Rob knew that he was only an indistinct figure in the starlight, probably less distinct than that of the man who was running towards him. The bow had swung clear of the dock, but the stern was coming in close and there was still opportunity for the man to jump ashore, grab the stern line, tie the boat up, give the alarm, and take after Rob.
Rob turned and started to run.
“Hey, you!” the man on deck called. “Come back here.”
“It’s okay,” Rob called back over his shoulder, racing for the land.
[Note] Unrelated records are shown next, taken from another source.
### src/sv/opr_pkg.sv
// shared types, constants and helpers of the playout reorder buffer
`timescale 1ns / 1ps
package opr_pkg;

    localparam int RING_SLOTS = 16;
    localparam int SLOT_W     = $clog2(RING_SLOTS);
    localparam int STEP_W     = 32;
    localparam int OUT_SLOT_W = 4;
    localparam int LEAD_W     = 8;
    localparam int DRAIN_W    = 2;
    localparam int CFG_IDX_W  = 2;

    localparam logic [CFG_IDX_W-1:0] CFG_CATCHUP_LEAD = 2'd0;
    localparam logic [CFG_IDX_W-1:0] CFG_SKIP_LEAD    = 2'd1;
    localparam logic [CFG_IDX_W-1:0] CFG_MAX_DRAIN    = 2'd2;

    localparam logic ACT_BANK = 1'b0;
    localparam logic ACT_TICK = 1'b1;

    localparam logic [LEAD_W-1:0]  CATCHUP_RESET = 8'd4;
    localparam logic [LEAD_W-1:0]  SKIP_RESET    = 8'd6;
    localparam logic [DRAIN_W-1:0] DRAIN_RESET   = 2'd2;

    typedef enum logic [2:0] {
        ST_IDLE,
        ST_SEED,
        ST_LEAD,
        ST_CHECK,
        ST_SCAN,
        ST_SCAN_DONE,
        ST_FLUSH
    } opr_state_t;

    // controller to datapath
    typedef struct packed {
        logic bank;
        logic seed;
        logic emit;
        logic emit_scan;
        logic flush;
        logic scan_start;
        logic scan_step;
        logic rd_scan;
    } opr_cmd_t;

    // datapath to controller
    typedef struct packed {
        logic can_go;
        logic hit;
        logic skip_ok;
        logic behind2;
        logic scan_last;
        logic found;
        logic pend_valid;
        logic out_free;
    } opr_status_t;

    // ring slot of a step, masked to the output slot width
    function automatic logic [OUT_SLOT_W-1:0] slot_of(input logic [STEP_W-1:0] step);
        logic [STEP_W-1:0] masked;
        masked = step & STEP_W'(RING_SLOTS - 1);
        return masked[OUT_SLOT_W-1:0];
    endfunction

endpackage

### src/sv/opr_ctrl.sv
// controller state machine of the playout reorder buffer
`timescale 1ns / 1ps
module opr_ctrl (
    input  logic                aclk,
    input  logic                aresetn,
    input  logic                s_valid,
    input  logic                s_action,
    output logic                s_ready,
    input  opr_pkg::opr_status_t sts,
    output opr_pkg::opr_cmd_t    cmd
);
    import opr_pkg::*;

    opr_state_t state_reg, state_next;
    logic [1:0] adv_reg, adv_next;
    logic       emit_ok;

    assign emit_ok = !sts.pend_valid || sts.out_free;

    always_ff @(posedge aclk) begin
        if (!aresetn) begin
            state_reg <= ST_IDLE;
            adv_reg   <= 2'd0;
        end else begin
            state_reg <= state_next;
            adv_reg   <= adv_next;
        end
    end

    // next state
    always_comb begin
        state_next = state_reg;
        unique case (state_reg)
            ST_IDLE: begin
                if (s_valid && s_action == ACT_TICK) state_next = ST_SEED;
            end
            ST_SEED: state_next = ST_LEAD;
            ST_LEAD: state_next = ST_CHECK;
            ST_CHECK: begin
                priority if (adv_reg == 2'd0 || !sts.can_go) state_next = ST_FLUSH;
                else if (sts.hit)                            state_next = ST_CHECK;
                else if (sts.skip_ok)                        state_next = ST_SCAN;
                else                                         state_next = ST_FLUSH;
            end
            ST_SCAN: begin
                if (sts.scan_last) state_next = ST_SCAN_DONE;
            end
            ST_SCAN_DONE: begin
                if (!sts.found || emit_ok) state_next = ST_FLUSH;
            end
            ST_FLUSH: begin
                if (!sts.pend_valid || sts.out_free) state_next = ST_IDLE;
            end
            default: state_next = ST_IDLE;
        endcase
    end

    // outputs
    always_comb begin
        cmd      = '0;
        s_ready  = 1'b0;
        adv_next = adv_reg;
        unique case (state_reg)
            ST_IDLE: begin
                s_ready  = 1'b1;
                cmd.bank = s_valid && s_action == ACT_BANK;
            end
            ST_SEED: cmd.seed = 1'b1;
            ST_LEAD: adv_next = sts.behind2 ? 2'd2 : 2'd1;
            ST_CHECK: begin
                if (adv_reg != 2'd0 && sts.can_go) begin
                    priority if (sts.hit) begin
                        if (emit_ok) begin
                            cmd.emit = 1'b1;
                            adv_next = adv_reg - 2'd1;
                        end
                    end else if (sts.skip_ok) begin
                        cmd.scan_start = 1'b1;
                    end else begin
                        cmd = '0;
                    end
                end
            end
            ST_SCAN: begin
                cmd.rd_scan   = 1'b1;
                cmd.scan_step = 1'b1;
            end
            ST_SCAN_DONE: begin
                if (sts.found && emit_ok) begin
                    cmd.emit      = 1'b1;
                    cmd.emit_scan = 1'b1;
                end
            end
            ST_FLUSH: cmd.flush = sts.pend_valid && sts.out_free;
            default: cmd = '0;
        endcase
    end

endmodule

### config.mk
export PLATFORM = sky130hd
export DESIGN_NAME = opr_ctrl
export DESIGN_NICKNAME = d
export VERILOG_FILES = /design/src/sv/opr_pkg.sv /design/src/sv/opr_ctrl.sv
export SDC_FILE = /design/constraint.sdc
export NUM_CORES = 1
export LEC_CHECK = 0
export ABC_CLOCK_PERIOD_IN_PS = 4290
export BUFFER_PORTS_ARGS = -buffer_cell sky130_fd_sc_hd__buf_2
export CORE_AREA = 2 2 39 41
export CTS_CLUSTER_SIZE = 30
export DETAILED_ROUTE_END_ITERATION = 8
export DIE_AREA = 0 0 41 43
export HOLD_SLACK_MARGIN = 0.1
export PLACE_DENSITY = 0.74
export SYNTH_ARGS = -nofsm -noshare
export SYNTH_HDL_FRONTEND = slang
export SYNTH_SLANG_ARGS = --single-unit
### constraint.sdc
create_clock -name aclk -period 4.29 [get_ports aclk]
set_clock_uncertainty 0.15 [all_clocks]
set_input_delay 0.2145 -clock aclk [delete_from_list [all_inputs] [get_ports aclk]]
set_output_delay 0.2145 -clock aclk [all_outputs]
set_load 0.05 [all_outputs]
==> results_dict.tcl <==
set metrics [dict create \
    crit_buf_inv 1 \
    synth_cell_type_count 32 \
    worst_setup_path_start_kind "flip-flop" \
    synth_seq_cells 5 \
    crit_type "reg2out" \
    cts_setup_buffers 0 \
    slew_headroom 0.679 \
    placed_area_um2 572 \
    status "complete, no violations" \
    drc 0 \
    muxShareOfSynthArea 0.0518 \
    synthArstFlopShare 0 \
    cts_tree "done" \
    synthesis.nets 77 \
    synth_warnings 0 \
    finalWirelength_mm 1.09 \
    synth-compound-area-share 0.262 \
    detail_route.vias_per_cell 5.12 \
    grt_start_max_net_pins 16 \
    fin_tns_setup_ps 0 \
    root_buffer "clkbuf_4" \
    syn_area_per_cell_um2 7.55 \
    postSynthCellCount 64 \
    synth_edf_count 0 \
    reg2reg_slack_ps 2580 \
    dp_hpwl_um 900 \
    end_kind "output pin" \
    via_count 517 \
    grt_overflow 0 \
    grt_pass1_wl_mm 1.79 \
    synth-simple-area-share 0.350 \
    ir_drop_mv 0.320 \
    syn_to_final_growth_pct 25.9 \
    tightest_slew_ps 481 \
    num-nets-final 99 \
    dr.first_iter.drc_count 1 \
    die_h_um 43 \
    post-route-period-util 0.458 \
    place_congestion 0.797 \
    fillers 153 \
    final_area_um2 608 \
    p_total_mw 0.431 \
    start_util 0.349 \
    track_usage 0.146 \
    max_cap_viol_count 0 \
    io_pins 21 \
    setup_viol 0 \
    dr.pass1.iters 2 \
    cts-htree-levels 1 \
    hold_slack_ps 202 \
    rows 14 \
    cts_resized 0 \
    antenna_left 0 \
    slowest_stage "or3_1" \
    yosysSeqAreaShare 0.207 \
    arrival_ps 1600 \
    clock-sinks 5 \
    finalMaxSlewViolations 0 \
    setup_slack_ps 2330 \
    clkTransAtPathRegs_ps 40 \
    timing.fmax_ghz 0.509 \
    critPathRequiredTime_ps 3930 \
    numCtsBuffers 3 \
    grt_setup_unrepaired "no" \
    hold_viol 0 \
    post-route-min-period_ps 1960 \
    synth_top_family_by_area "simple AND/OR/NAND/NOR gates" \
    synthFlopType "dfxtp_1" \
    grt_pass1_vias 459 \
    path_delay_family "simple AND/OR/NAND/NOR gates" \
    crit_chain "or3_1, nor3b_1, buf_2" \
    hold_buffers 1 \
    num_antenna_cells 0 \
    clock_latency_ps 240 \
    antenna_found_initial 0 \
    p_leak_nw 0.289 \
    worst_hold_path_type "in2reg" \
    synth-xor-area-share 0 \
    die_w_um 41 \
    crit_fanout 11 \
    clock_path_buffers 2 \
    slowest_delay_ps 460 \
    p_per_area_mw_per_mm2 709 \
    drive_above_1_share 0.306 \
    syn_area_um2 483 \
    synthAdderAreaFrac 0.0259 \
    largest_reg_flops 3 \
    core_area_mm2 0.00138 \
    port_buffers 20 \
    avgRoutedWirePerCell_um 10.8 \
    die_area_mm2 0.00176 \
    preCtsSetupSlack_ps 2580 \
]
[metal layers]
layer / track usage / wire (um) / share of wire
met3: 0.0785 / 67 / 0.061
met2: 0.238 / 547 / 0.50
met5: 0 / 0 / 0
met4: 0.00667 / 0 / 0
met1: 0.170 / 476 / 0.44
[area by class of cell]
| type | instances | area, um^2 | share of cell area |
|---|---|---|---|
| well taps | 16 | 20.0 | 0.0329 |
| flip-flops and latches | 5 | 100 | 0.165 |
| multi-input cells | 50 | 333 | 0.547 |
| repair buffers | 21 | 110 | 0.181 |
| inverters | 5 | 18.8 | 0.0309 |
| clock buffers | 4 | 26.3 | 0.0432 |
[cells in the mapped netlist, types with 2 or more instances]
cell type	number	share of area
nor2_1	4	0.031
dfxtp_1	5	0.21
nand2_1	9	0.070
a21oi_1	4	0.041
and3b_1	2	0.036
inv_1	5	0.039
o21ai_0	2	0.021
nor3_1	4	0.041
o31a_1	2	0.036
nand3_1	2	0.021
buf_4	2	0.031
nand2b_1	3	0.039
[power by group]
group / internal (mW) / leakage, nW / switching (mW)
Combinational: 0.101 / 0.233 / 0.169
Clock: 0.0351 / 0.0150 / 0.0188
Sequential: 0.0650 / 0.0411 / 0.0420
[tightest hold or removal path: stages]
cell,delay [ps]
buf_2,100
o31a_1,130
o31a_1,120
[kinds of logic (layout without fill, tap and decap cells)]
| group | Yosys count | count (layout) |
|---|---|---|
| DFF | 5 | 5 |
| adders and majority gates | 1 | 1 |
| AOI/OAI and AO/OA | 15 | 15 |
| buffers and inverters | 9 | 30 |
| and+or+nand+nor | 32 | 32 |
| muxes | 2 | 2 |
[worst paths after layout]
| kind | from | to | cells after the start |
|---|---|---|---|
| max | state_reg[1]$_SDFFE_PN0P_ | cmd[7] | 3 |
| min | sts[6] | state_reg[1]$_SDFFE_PN0P_ | 3 |
| max reg2reg | state_reg[0]$_SDFFE_PN0P_ | state_reg[2]$_SDFFE_PN0P_ | 4 |
| min reg2reg | adv_reg[1]$_SDFFE_PN0P_ | adv_reg[1]$_SDFFE_PN0P_ | 2 |
[stage by stage]
step,std cells,utilization
after global placement,96,0.413
after detailed placement,96,0.413
after CTS,101,0.439
after floorplan,64,-
final,101,0.439
after global routing,101,0.439
[cells in the final DEF, fill, tap and decap left out, drive strengths merged]
cell type | netlist | final
a21oi | 4 | 4
and2 | 1 | 1
and2b | 1 | 1
and3 | 1 | 1
and3b | 2 | 2
buf | 4 | 20
clkbuf | 0 | 4
dfxtp | 5 | 5
dlygate4sd3 | 0 | 1
ha | 1 | 1
inv | 5 | 5
mux2 | 1 | 1
mux2i | 1 | 1
nand2 | 9 | 9
nand2b | 3 | 3
nand3 | 2 | 2
nand3b | 1 | 1
nor2 | 4 | 4
nor2b | 1 | 1
nor3 | 4 | 4
nor3b | 1 | 1
nor4 | 1 | 1
o2111ai | 1 | 1
o211a | 1 | 1
o21a | 1 | 1
o21ai | 3 | 3
o221a | 1 | 1
o22a | 1 | 1
o31a | 2 | 2
o32ai | 1 | 1
or3 | 1 | 1
Note: power is estimated with default switching activity, not from simulation.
He looked back and saw that the man had turned and was rushing towards the rear of the boat, apparently preparing to execute the very maneuver which Rob feared. Rob knew that if he only had some way of holding the men’s attention, of freezing him into immobility for even a few seconds, the boat would then have swung out into the current, and the gap would be so wide that the man would have to jump in the water and swim before he could gain the pier. By the time he did that, the boat would have drifted far out into the middle of the stream and it would be too late for reinforcements from below to head Rob off. It might be a matter of some fifteen or twenty minutes before the engines could be started, the boat brought back to the pier, and anything like organized pursuit placed in operation.
“Halt!” Rob shouted. “You’re under arrest,” he added as an afterthought.
The man kept running.
Rob squeezed the trigger on the automatic, firing twice, blindly. He saw tongues of blue-orange flame spurt from the muzzle of the gun, felt the reassuring jar of the recoil as the mechanism kicked fresh shells into the barrel, and saw that his ruse apparently was effective. As nearly as he could tell in the starlight, the man had ceased to run and had flung himself full length on the deck of the houseboat.
By this time, Rob was clear of the pier, and he could see that the boat had swung completely around and was now well out away from the dock, the current carrying it out towards the middle of the stream.
Rob turned and raced for the friendly protection of the shadows, holding the automatic in his hand.
At the point where the trees made deep shadows and where soft, black loam muffled his steps, Rob paused and waited, taking stock of the situation, trying to locate the motorists who had just driven up.
He could hear someone running, someone coming towards him from the direction of the road.
Rob slipped in closer to the trunk of a towering oak tree. As nearly as he could tell, there was only one person running down the trail.
Rob looked back towards the houseboat and suddenly became rigid.
A shaft of ruddy light was coming up through the bow of the houseboat and, even as Rob looked, a streak of orange flame licked up into brilliance, extinguished itself momentarily, and then shot up once more, fiercer than at first. A moment later there was something similar to a muffled explosion and the flames seemed to blast a channel for themselves right up through the deck at the bow of the ship. Ten seconds more, and the whole front of the houseboat was a mass of flames.
Rob watched the boat as it drifted out into the river, the flames rearing skyward. The boat gradually drifted farther and farther out into the center of the current, until a ruddy reflection was flung back, not only from the low clouds which were coming up from the south, following the course of the river, but also from the swirling waters of the river. The ruby-red glow outlined the pier to which the ship had been tied, as well as the over-hanging tree limbs. Then, even as Rob looked, a woman stepped out from the trees, to stand on the edge of the river, silhouetted against that red, flaming spectacle. A woman who, judging from her slender figure and easy grace, was young and lithe.